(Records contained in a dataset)
<<<<

==> src/ctpa_pkg.sv <==
// Package with shared types and constants of the calibrated temperature averager.
`timescale 1ns / 1ps
package ctpa_pkg;

  localparam logic [2:0] CFG_T0_X8    = 3'd0;
  localparam logic [2:0] CFG_T1_X8    = 3'd1;
  localparam logic [2:0] CFG_T0_RAW   = 3'd2;
  localparam logic [2:0] CFG_T1_RAW   = 3'd3;
  localparam logic [2:0] CFG_PRES_EN  = 3'd4;
  localparam logic [2:0] CFG_SUB_READS = 3'd5;
  localparam logic [2:0] CFG_GROUP_LEN = 3'd6;

  localparam logic KIND_REPORT = 1'b0;
  localparam logic KIND_GROUP  = 1'b1;

  // One classified sub-read handed from the front part to the back part.
  typedef struct packed {
    logic        ok;
    logic [15:0] raw;
    logic        pres_valid;
    logic [23:0] pres;
  } sub_read_t;

  // One result item.
  typedef struct packed {
    logic        kind;
    logic [23:0] temp;
    logic [23:0] pres;
    logic [15:0] report_num;
    logic [15:0] group_num;
    logic        cal_err;
    logic        last;
  } result_t;

endpackage

==> src/ctpa_divider.sv <==
// Iterative unsigned restoring divider with round-half-up quotient.
`timescale 1ns / 1ps
module ctpa_divider (
  input  logic        clk_i,
  input  logic        rst_ni,
  input  logic        start_i,
  input  logic [39:0] num_i,
  input  logic [31:0] den_i,
  output logic        done_o,
  output logic [39:0] quot_o
);
  // Computes floor((num + den/2) / den), one quotient bit per cycle.
  logic [40:0] rem_q, rem_d;
  logic [40:0] num_q, num_d;
  logic [31:0] den_q, den_d;
  logic [5:0]  cnt_q, cnt_d;
  logic        busy_q, busy_d;
  logic        done_q, done_d;
  logic [41:0] trial;

  always_comb begin
    rem_d  = rem_q;
    num_d  = num_q;
    den_d  = den_q;
    cnt_d  = cnt_q;
    busy_d = busy_q;
    done_d = 1'b0;
    trial  = {rem_q, num_q[40]} - {10'd0, den_q};
    if (start_i) begin
      num_d  = {1'b0, num_i} + {10'd0, den_i[31:1]};
      den_d  = den_i;
      rem_d  = '0;
      cnt_d  = 6'd41;
      busy_d = 1'b1;
    end else if (busy_q) begin
      if (!trial[41]) begin
        rem_d = trial[40:0];
        num_d = {num_q[39:0], 1'b1};
      end else begin
        rem_d = {rem_q[39:0], num_q[40]};
        num_d = {num_q[39:0], 1'b0};
      end
      cnt_d = cnt_q - 6'd1;
      if (cnt_q == 6'd1) begin
        busy_d = 1'b0;
        done_d = 1'b1;
      end
    end
  end

  always_ff @(posedge clk_i or negedge rst_ni) begin
    if (!rst_ni) begin
      busy_q <= 1'b0;
      done_q <= 1'b0;
      cnt_q  <= '0;
    end else begin
      busy_q <= busy_d;
      done_q <= done_d;
      cnt_q  <= cnt_d;
    end
  end

  always_ff @(posedge clk_i) begin
    rem_q <= rem_d;
    num_q <= num_d;
    den_q <= den_d;
  end

  assign done_o = done_q;
  assign quot_o = num_q[39:0];
endmodule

>>>>

A single number is the whole answer: please count how many lines of the records above include the string "localparam".

**Result:**
9